Darren faces temptation again in the form of Shannon Jones (Diana Glenn), a university friend of his housemate Toadfish Rebecchi (Ryan Moloney). Darren, Libby, Toadie and Shannon attend the uni ball. When Libby leaves after an argument with Darren, Shannon spots Darren outside and they kiss, which Darren later admits. Libby forgives him but it does not last very long after discovering video evidence of a second kiss between Darren and Shannon recorded by Paul McClain (Jansen Spencer) and Hannah Martin (Rebecca Ritters). Libby realises Darren can't be trusted and he leaves town but not before a lengthy chat.

===2004–2008===
Darren returns to Erinsborough, where he takes over Macauley's electrician business. Libby is shocked when he turns up to mend the faulty wiring at Number 28. Darren tells Libby that Brett has kept him informed of the events of her life, including her relationship and marriage to Drew Kirk (Dan Paris). Ben, Libby's toddler son takes a liking to Darren and she is impressed. After several weeks of tiptoeing around each other, Darren and Libby finally pick up where they left off six years earlier. Shortly after the wedding of Steph Scully (Carla Bonner) and Max Hoyland (Stephen Lovatt), Darren and Libby finally sleep together after taking things slow for a number of weeks. Karl still doesn't trust Darren, but Darren doesn't seem to care.

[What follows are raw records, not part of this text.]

File: src/fssb_pkg.sv
`timescale 1ns / 1ps
// ----------------------------------------------------------------------------
// fssb_pkg
// Shared widths, codes and register indexes of the flow sample statistics
// block with burst detection.
// ----------------------------------------------------------------------------
package fssb_pkg;

    localparam int TIME_BITS_DEF = 48;

    localparam int STAMP_W    = 48;
    localparam int LEN_W      = 16;
    localparam int CNT_W      = 32;
    localparam int VAL_W      = 48;
    localparam int IDX_W      = 4;
    localparam int NUM_STATS  = 14;
    localparam int IN_DATA_W  = STAMP_W + LEN_W;
    localparam int CFG_IDX_W  = 3;
    localparam int CFG_DATA_W = 48;

    // item kind
    localparam logic OP_PACKET = 1'b0;
    localparam logic OP_CLOSE  = 1'b1;

    // configuration register indexes
    localparam logic [CFG_IDX_W-1:0] REG_BURST_THRESHOLD = 3'd0;
    localparam logic [CFG_IDX_W-1:0] REG_SHORT_GAP       = 3'd1;
    localparam logic [CFG_IDX_W-1:0] REG_LONG_GAP        = 3'd2;
    localparam logic [CFG_IDX_W-1:0] REG_ENABLE_BYTES    = 3'd3;
    localparam logic [CFG_IDX_W-1:0] REG_ENABLE_GAPS     = 3'd4;
    localparam logic [CFG_IDX_W-1:0] REG_ENABLE_BURSTS   = 3'd5;

    // statistic indexes in readout order
    localparam logic [IDX_W-1:0] STAT_PACKETS   = 4'd0;
    localparam logic [IDX_W-1:0] STAT_BYTE_SUM  = 4'd1;
    localparam logic [IDX_W-1:0] STAT_BYTE_MIN  = 4'd2;
    localparam logic [IDX_W-1:0] STAT_BYTE_MAX  = 4'd3;
    localparam logic [IDX_W-1:0] STAT_GAP_SUM   = 4'd4;
    localparam logic [IDX_W-1:0] STAT_GAP_MIN   = 4'd5;
    localparam logic [IDX_W-1:0] STAT_GAP_MAX   = 4'd6;
    localparam logic [IDX_W-1:0] STAT_BURSTS    = 4'd7;
    localparam logic [IDX_W-1:0] STAT_SIZE_SUM  = 4'd8;
    localparam logic [IDX_W-1:0] STAT_SIZE_MIN  = 4'd9;
    localparam logic [IDX_W-1:0] STAT_SIZE_MAX  = 4'd10;
    localparam logic [IDX_W-1:0] STAT_TIME_SUM  = 4'd11;
    localparam logic [IDX_W-1:0] STAT_TIME_MIN  = 4'd12;
    localparam logic [IDX_W-1:0] STAT_TIME_MAX  = 4'd13;

    typedef logic [VAL_W-1:0] t_val;

endpackage

File: src/flow_sample_stats_burst_top.sv
`timescale 1ns / 1ps
// ----------------------------------------------------------------------------
// flow_sample_stats_burst_top
// Per-window flow statistics: packet count, byte and inter-arrival gap
// sum/min/max, and burst count, size and duration with a burst detector.
// A close beat reads out the fourteen statistics and clears them.
// ----------------------------------------------------------------------------
// path: an item is taken into the input register and updates the statistics
//   from it; a close waits in it for a free readout, then loads the shift line
// throughput: one item per cycle unless a close waits; a close holds the readout
//   shift line for fourteen beats, a later close waits till its last beat leaves
// reset: synchronous, active low; clears all statistics and burst state and
//   loads the configuration registers with their reset values
module flow_sample_stats_burst_top #(
    parameter int TIME_BITS = fssb_pkg::TIME_BITS_DEF
) (
    input  logic                                i_clk,
    input  logic                                i_rst_n,
    // configuration write channel
    input  logic                                i_cfg_valid,
    output logic                                o_cfg_ready,
    input  logic [fssb_pkg::CFG_IDX_W-1:0]      i_cfg_index,
    input  logic [fssb_pkg::CFG_DATA_W-1:0]     i_cfg_data,
    // item stream
    input  logic                                s_axis_tvalid,
    output logic                                s_axis_tready,
    input  logic [fssb_pkg::IN_DATA_W-1:0]      s_axis_tdata,  // stamp[47:0], length[63:48]
    input  logic                                s_axis_tuser,  // op[0]
    // statistics stream
    output logic                                m_axis_tvalid,
    input  logic                                m_axis_tready,
    output logic [fssb_pkg::VAL_W-1:0]          m_axis_tdata,  // stat_value[47:0]
    output logic [fssb_pkg::IDX_W-1:0]          m_axis_tuser,  // stat_index[3:0]
    output logic                                m_axis_tlast
);

    localparam int TW = TIME_BITS;

    // configuration
    logic [fssb_pkg::CNT_W-1:0] r_burst_threshold;
    logic [TW-1:0]              r_short_gap;
    logic [TW-1:0]              r_long_gap;
    logic                       r_en_bytes;
    logic                       r_en_gaps;
    logic                       r_en_bursts;

    // input register
    logic                           r_in_valid;
    logic                           r_in_op;
    logic [fssb_pkg::STAMP_W-1:0]   r_in_stamp;
    logic [fssb_pkg::LEN_W-1:0]     r_in_len;

    // statistics state
    logic [fssb_pkg::CNT_W-1:0] r_pkt_count,  n_pkt_count;
    logic [fssb_pkg::CNT_W-1:0] r_byte_sum,   n_byte_sum;
    logic [fssb_pkg::LEN_W-1:0] r_byte_min,   n_byte_min;
    logic [fssb_pkg::LEN_W-1:0] r_byte_max,   n_byte_max;
    logic [TW-1:0]              r_last_arr,   n_last_arr;
    logic [TW-1:0]              r_gap_sum,    n_gap_sum;
    logic [TW-1:0]              r_gap_min,    n_gap_min;
    logic [TW-1:0]              r_gap_max,    n_gap_max;
    logic [fssb_pkg::CNT_W-1:0] r_bst_count,  n_bst_count;
    logic [fssb_pkg::CNT_W-1:0] r_size_sum,   n_size_sum;
    logic [fssb_pkg::CNT_W-1:0] r_size_min,   n_size_min;
    logic [fssb_pkg::CNT_W-1:0] r_size_max,   n_size_max;
    logic [TW-1:0]              r_time_sum,   n_time_sum;
    logic [TW-1:0]              r_time_min,   n_time_min;
    logic [TW-1:0]              r_time_max,   n_time_max;
    logic [TW-1:0]              r_open_start, n_open_start;
    logic [TW-1:0]              r_open_latest, n_open_latest;
    logic [fssb_pkg::CNT_W-1:0] r_open_size,  n_open_size;
    logic                       r_open_active, n_open_active;

    // burst close result
    logic [fssb_pkg::CNT_W-1:0] e_bst_count;
    logic [fssb_pkg::CNT_W-1:0] e_size_sum;
    logic [fssb_pkg::CNT_W-1:0] e_size_min;
    logic [fssb_pkg::CNT_W-1:0] e_size_max;
    logic [TW-1:0]              e_time_sum;
    logic [TW-1:0]              e_time_min;
    logic [TW-1:0]              e_time_max;

    // readout
    logic                           r_rd_busy;
    logic [fssb_pkg::IDX_W-1:0]     r_rd_cnt;
    fssb_pkg::t_val                 r_snap [fssb_pkg::NUM_STATS];
    fssb_pkg::t_val                 w_vals [fssb_pkg::NUM_STATS];

    logic w_fire;
    logic w_close;
    logic w_snap_free;
    logic w_beat_out;

    assign o_cfg_ready = 1'b1;

    always_ff @(posedge i_clk) begin
        if (!i_rst_n) begin
            r_burst_threshold <= '0;
            r_short_gap       <= '0;
            r_long_gap        <= '0;
            r_en_bytes        <= 1'b1;
            r_en_gaps         <= 1'b1;
            r_en_bursts       <= 1'b0;
        end else if (i_cfg_valid) begin
            case (i_cfg_index)
                fssb_pkg::REG_BURST_THRESHOLD: begin
                    r_burst_threshold <= i_cfg_data[fssb_pkg::CNT_W-1:0];
                end
                fssb_pkg::REG_SHORT_GAP:     r_short_gap <= TW'(i_cfg_data);
                fssb_pkg::REG_LONG_GAP:      r_long_gap  <= TW'(i_cfg_data);
                fssb_pkg::REG_ENABLE_BYTES:  r_en_bytes  <= i_cfg_data[0];
                fssb_pkg::REG_ENABLE_GAPS:   r_en_gaps   <= i_cfg_data[0];
                fssb_pkg::REG_ENABLE_BURSTS: r_en_bursts <= i_cfg_data[0];
                default: ;
            endcase
        end
    end

    // handshake of the update stage
    assign w_beat_out  = r_rd_busy && m_axis_tready;
    assign w_snap_free = !r_rd_busy
                         || (m_axis_tready && r_rd_cnt == fssb_pkg::STAT_TIME_MAX);
    assign w_fire      = r_in_valid && (r_in_op == fssb_pkg::OP_PACKET || w_snap_free);
    assign w_close     = w_fire && r_in_op == fssb_pkg::OP_CLOSE;
    assign s_axis_tready = !r_in_valid || w_fire;

    always_ff @(posedge i_clk) begin
        if (!i_rst_n) begin
            r_in_valid <= 1'b0;
        end else if (s_axis_tready) begin
            r_in_valid <= s_axis_tvalid;
        end
    end

    always_ff @(posedge i_clk) begin
        if (s_axis_tready && s_axis_tvalid) begin
            r_in_op    <= s_axis_tuser;
            r_in_stamp <= s_axis_tdata[fssb_pkg::STAMP_W-1:0];
            r_in_len   <= s_axis_tdata[fssb_pkg::IN_DATA_W-1:fssb_pkg::STAMP_W];
        end
    end

    // burst close: folds the open burst into the burst statistics
    always_comb begin
        logic [TW-1:0] dur;
        dur        = r_open_latest - r_open_start;
        e_bst_count = r_bst_count;
        e_size_sum  = r_size_sum;
        e_size_min  = r_size_min;
        e_size_max  = r_size_max;
        e_time_sum  = r_time_sum;
        e_time_min  = r_time_min;
        e_time_max  = r_time_max;
        if (r_open_active) begin
            if (r_bst_count == '0) begin
                e_time_sum = dur;
                e_time_min = dur;
                e_time_max = dur;
                e_size_sum = r_open_size;
                e_size_min = r_open_size;
                e_size_max = r_open_size;
            end else begin
                e_time_sum = r_time_sum + dur;
                if (dur < r_time_min) begin
                    e_time_min = dur;
                end else if (dur > r_time_max) begin
                    e_time_max = dur;
                end
                e_size_sum = r_size_sum + r_open_size;
                if (r_open_size < r_size_min) begin
                    e_size_min = r_open_size;
                end else if (r_open_size > r_size_max) begin
                    e_size_max = r_open_size;
                end
            end
            e_bst_count = r_bst_count + 1'b1;
        end
    end

    // statistics update
    always_comb begin
        logic [TW-1:0]              now;
        logic [TW-1:0]              gap;
        logic [fssb_pkg::CNT_W-1:0] len32;
        logic [fssb_pkg::CNT_W-1:0] grown;
        logic                       first;
        now   = TW'(r_in_stamp);
        gap   = now - r_last_arr;
        len32 = fssb_pkg::CNT_W'(r_in_len);
        grown = r_open_size + len32;
        first = r_pkt_count == '0;

        n_pkt_count   = r_pkt_count;
        n_byte_sum    = r_byte_sum;
        n_byte_min    = r_byte_min;
        n_byte_max    = r_byte_max;
        n_last_arr    = r_last_arr;
        n_gap_sum     = r_gap_sum;
        n_gap_min     = r_gap_min;
        n_gap_max     = r_gap_max;
        n_bst_count   = r_bst_count;
        n_size_sum    = r_size_sum;
        n_size_min    = r_size_min;
        n_size_max    = r_size_max;
        n_time_sum    = r_time_sum;
        n_time_min    = r_time_min;
        n_time_max    = r_time_max;
        n_open_start  = r_open_start;
        n_open_latest = r_open_latest;
        n_open_size   = r_open_size;
        n_open_active = r_open_active;

        if (w_close) begin
            n_pkt_count   = '0;
            n_byte_sum    = '0;
            n_byte_min    = '0;
            n_byte_max    = '0;
            n_last_arr    = '0;
            n_gap_sum     = '0;
            n_gap_min     = '0;
            n_gap_max     = '0;
            n_bst_count   = '0;
            n_size_sum    = '0;
            n_size_min    = '0;
            n_size_max    = '0;
            n_time_sum    = '0;
            n_time_min    = '0;
            n_time_max    = '0;
            n_open_start  = '0;
            n_open_latest = '0;
            n_open_size   = '0;
            n_open_active = 1'b0;
        end else if (w_fire) begin
            if (r_en_bytes) begin
                if (first) begin
                    n_byte_sum = len32;
                    n_byte_min = r_in_len;
                    n_byte_max = r_in_len;
                end else begin
                    n_byte_sum = r_byte_sum + len32;
                    if (r_in_len < r_byte_min) begin
                        n_byte_min = r_in_len;
                    end else if (r_in_len > r_byte_max) begin
                        n_byte_max = r_in_len;
                    end
                end
            end
            if (r_en_gaps) begin
                n_last_arr = now;
                if (!first) begin
                    if (r_gap_sum == '0) begin
                        n_gap_sum = gap;
                        n_gap_min = gap;
                        n_gap_max = gap;
                    end else begin
                        n_gap_sum = r_gap_sum + gap;
                        if (gap < r_gap_min) begin
                            n_gap_min = gap;
                        end else if (gap > r_gap_max) begin
                            n_gap_max = gap;
                        end
                    end
                end
            end
            if (r_en_bursts) begin
                if (r_open_start == '0
                    || (r_open_active && (now - r_open_latest) >= r_long_gap)
                    || (!r_open_active && (now - r_open_start) >= r_short_gap)) begin
                    // close an active burst on the long gap, then open anew
                    if (r_open_start != '0 && r_open_active) begin
                        n_bst_count = e_bst_count;
                        n_size_sum  = e_size_sum;
                        n_size_min  = e_size_min;
                        n_size_max  = e_size_max;
                        n_time_sum  = e_time_sum;
                        n_time_min  = e_time_min;
                        n_time_max  = e_time_max;
                    end
                    n_open_start  = now;
                    n_open_latest = now;
                    n_open_size   = len32;
                    n_open_active = len32 > r_burst_threshold;
                end else begin
                    n_open_size   = grown;
                    n_open_latest = now;
                    if (!r_open_active && grown > r_burst_threshold) begin
                        n_open_active = 1'b1;
                    end
                end
            end
            n_pkt_count = r_pkt_count + 1'b1;
        end
    end

    always_ff @(posedge i_clk) begin
        if (!i_rst_n) begin
            r_pkt_count   <= '0;
            r_byte_sum    <= '0;
            r_byte_min    <= '0;
            r_byte_max    <= '0;
            r_last_arr    <= '0;
            r_gap_sum     <= '0;
            r_gap_min     <= '0;
            r_gap_max     <= '0;
            r_bst_count   <= '0;
            r_size_sum    <= '0;
            r_size_min    <= '0;
            r_size_max    <= '0;
            r_time_sum    <= '0;
            r_time_min    <= '0;
            r_time_max    <= '0;
            r_open_start  <= '0;
            r_open_latest <= '0;
            r_open_size   <= '0;
            r_open_active <= 1'b0;
        end else begin
            r_pkt_count   <= n_pkt_count;
            r_byte_sum    <= n_byte_sum;
            r_byte_min    <= n_byte_min;
            r_byte_max    <= n_byte_max;
            r_last_arr    <= n_last_arr;
            r_gap_sum     <= n_gap_sum;
            r_gap_min     <= n_gap_min;
            r_gap_max     <= n_gap_max;
            r_bst_count   <= n_bst_count;
            r_size_sum    <= n_size_sum;
            r_size_min    <= n_size_min;
            r_size_max    <= n_size_max;
            r_time_sum    <= n_time_sum;
            r_time_min    <= n_time_min;
            r_time_max    <= n_time_max;
            r_open_start  <= n_open_start;
            r_open_latest <= n_open_latest;
            r_open_size   <= n_open_size;
            r_open_active <= n_open_active;
        end
    end

    // readout values, open burst folded in
    always_comb begin
        w_vals[fssb_pkg::STAT_PACKETS]  = fssb_pkg::VAL_W'(r_pkt_count);
        w_vals[fssb_pkg::STAT_BYTE_SUM] = fssb_pkg::VAL_W'(r_byte_sum);
        w_vals[fssb_pkg::STAT_BYTE_MIN] = fssb_pkg::VAL_W'(r_byte_min);
        w_vals[fssb_pkg::STAT_BYTE_MAX] = fssb_pkg::VAL_W'(r_byte_max);
        w_vals[fssb_pkg::STAT_GAP_SUM]  = fssb_pkg::VAL_W'(r_gap_sum);
        w_vals[fssb_pkg::STAT_GAP_MIN]  = fssb_pkg::VAL_W'(r_gap_min);
        w_vals[fssb_pkg::STAT_GAP_MAX]  = fssb_pkg::VAL_W'(r_gap_max);
        w_vals[fssb_pkg::STAT_BURSTS]   = fssb_pkg::VAL_W'(e_bst_count);
        w_vals[fssb_pkg::STAT_SIZE_SUM] = fssb_pkg::VAL_W'(e_size_sum);
        w_vals[fssb_pkg::STAT_SIZE_MIN] = fssb_pkg::VAL_W'(e_size_min);
        w_vals[fssb_pkg::STAT_SIZE_MAX] = fssb_pkg::VAL_W'(e_size_max);
        w_vals[fssb_pkg::STAT_TIME_SUM] = fssb_pkg::VAL_W'(e_time_sum);
        w_vals[fssb_pkg::STAT_TIME_MIN] = fssb_pkg::VAL_W'(e_time_min);
        w_vals[fssb_pkg::STAT_TIME_MAX] = fssb_pkg::VAL_W'(e_time_max);
    end

    always_ff @(posedge i_clk) begin
        if (!i_rst_n) begin
            r_rd_busy <= 1'b0;
            r_rd_cnt  <= '0;
        end else if (w_close) begin
            r_rd_busy <= 1'b1;
            r_rd_cnt  <= '0;
        end else if (w_beat_out) begin
            if (r_rd_cnt == fssb_pkg::STAT_TIME_MAX) begin
                r_rd_busy <= 1'b0;
                r_rd_cnt  <= '0;
            end else begin
                r_rd_cnt <= r_rd_cnt + 1'b1;
            end
        end
    end

    // snapshot shift line, head is the current beat
    always_ff @(posedge i_clk) begin
        if (w_close) begin
            for (int k = 0; k < fssb_pkg::NUM_STATS; k++) begin
                r_snap[k] <= w_vals[k];
            end
        end else if (w_beat_out) begin
            for (int k = 0; k < fssb_pkg::NUM_STATS - 1; k++) begin
                r_snap[k] <= r_snap[k+1];
            end
        end
    end

    assign m_axis_tvalid = r_rd_busy;
    assign m_axis_tdata  = r_snap[0];
    assign m_axis_tuser  = r_rd_cnt;
    assign m_axis_tlast  = r_rd_cnt == fssb_pkg::STAT_TIME_MAX;

`ifndef SYNTHESIS
    a_idle_cnt_zero: assert property (@(posedge i_clk) disable iff (!i_rst_n)
        !r_rd_busy |-> r_rd_cnt == '0)
        else $error("readout counter moved while idle");

    a_close_starts_readout: assert property (@(posedge i_clk) disable iff (!i_rst_n)
        w_close |=> r_rd_busy && r_rd_cnt == '0)
        else $error("close did not start a readout");

    a_close_clears: assert property (@(posedge i_clk) disable iff (!i_rst_n)
        w_close |=> r_pkt_count == '0 && r_open_start == '0 && !r_open_active
                    && r_bst_count == '0)
        else $error("statistics not cleared after close");

    a_stall_reason: assert property (@(posedge i_clk) disable iff (!i_rst_n)
        !s_axis_tready |-> r_in_valid && r_in_op == fssb_pkg::OP_CLOSE && r_rd_busy)
        else $error("input stalled without a pending close");
`endif

endmodule
File: config.mk
export PLATFORM = sky130hd
export DESIGN_NAME = flow_sample_stats_burst_top
export DESIGN_NICKNAME = d
export VERILOG_FILES = /design/src/fssb_pkg.sv /design/src/flow_sample_stats_burst_top.sv
export SDC_FILE = /design/constraint.sdc
export NUM_CORES = 2
export LEC_CHECK = 0
export BUFFER_PORTS_ARGS = -buffer_cell sky130_fd_sc_hd__buf_2
export CAP_MARGIN = 20
export CORE_UTILIZATION = 30
export DETAILED_ROUTE_END_ITERATION = 6
export GPL_ROUTABILITY_DRIVEN = 1
export SYNTH_ARGS = -nofsm -noshare
export SYNTH_HDL_FRONTEND = slang
export SYNTH_SLANG_ARGS = --single-unit
File: constraint.sdc
create_clock -name i_clk -period 18.94 [get_ports i_clk]
set_input_delay 2.841 -clock i_clk [delete_from_list [all_inputs] [get_ports i_clk]]
set_output_delay 2.841 -clock i_clk [all_outputs]
set_load 0.02 [all_outputs]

When Darren is accused of robbing Joe Scully's (Shane Connor) building site, it puts a strain on his relationship with Libby. Eventually the real culprits are revealed as Joe's son Jack (Jay Bunyan) and crooked police officer Olivia MacPherson (Sylvie de Crespigny) but Darren tells Libby that she will never completely trust him and leaves, despite her begging him to stay. He makes one last phone call to her before leaving an engagement ring in the telephone box. Several weeks later, Darren sends flowers to Libby and asks her and Ben to join him in Shepparton. Libby and Ben then leave to join him. The following year, Libby and Darren both appear in Annalise Hartman's (Kimberly Davies) documentary about Ramsay Street.

Two years later, Darren returns shortly after Libby arrives back in the area. It transpires that Darren was unfaithful while in Shepparton with their neighbour, Lynda Stephens (Nicola Wright). Libby eventually forgives Darren but true to form, Darren betrays her again by kissing Janae, who is going through some relationship problems with her boyfriend, Ned Parker (Daniel O'Connor). Kirsten, Ned's ex and the mother of his child Mickey (Fletcher O'Leary) witnesses this. Janae tells Ned, but Darren hides it from Libby, until Janae accidentally admits it aloud when music at a barbecue is turned off. Darren tells Libby and they break up and after saying a teary goodbye to Libby, Lou, Harold, and Ben he leaves Erinsborough again.

==Other appearances==
In 2005, four novellas based on characters from Neighbours were released. The books were available to buy online and at some Australia Post outlets. Darren and Libby Kennedy were the focus of one of the books entitled Facing Tomorrow. It explains what happened after the couple left Erinsborough in 2004 and follows their new life together. Of the books, a spokeswoman said "It's different to what happens in the show; it's more like a fantasy of what happens, might have happened, in the show, they would take about an hour to read if you're a quick reader".

==Reception==
While played by Major, Sharon Black of the Evening Herald called the character a "detention-centre trouble-maker". He was also branded a "bad guy" by Clare Horton of Huddersfield Daily Examiner, and a "bad boy" by a writer for British weekly magazine NOW. A reporter for the Gloucester Citizen quipped "When Darren Stark first showed up in Neighbours he came with a 'bad boy' tag firmly attached."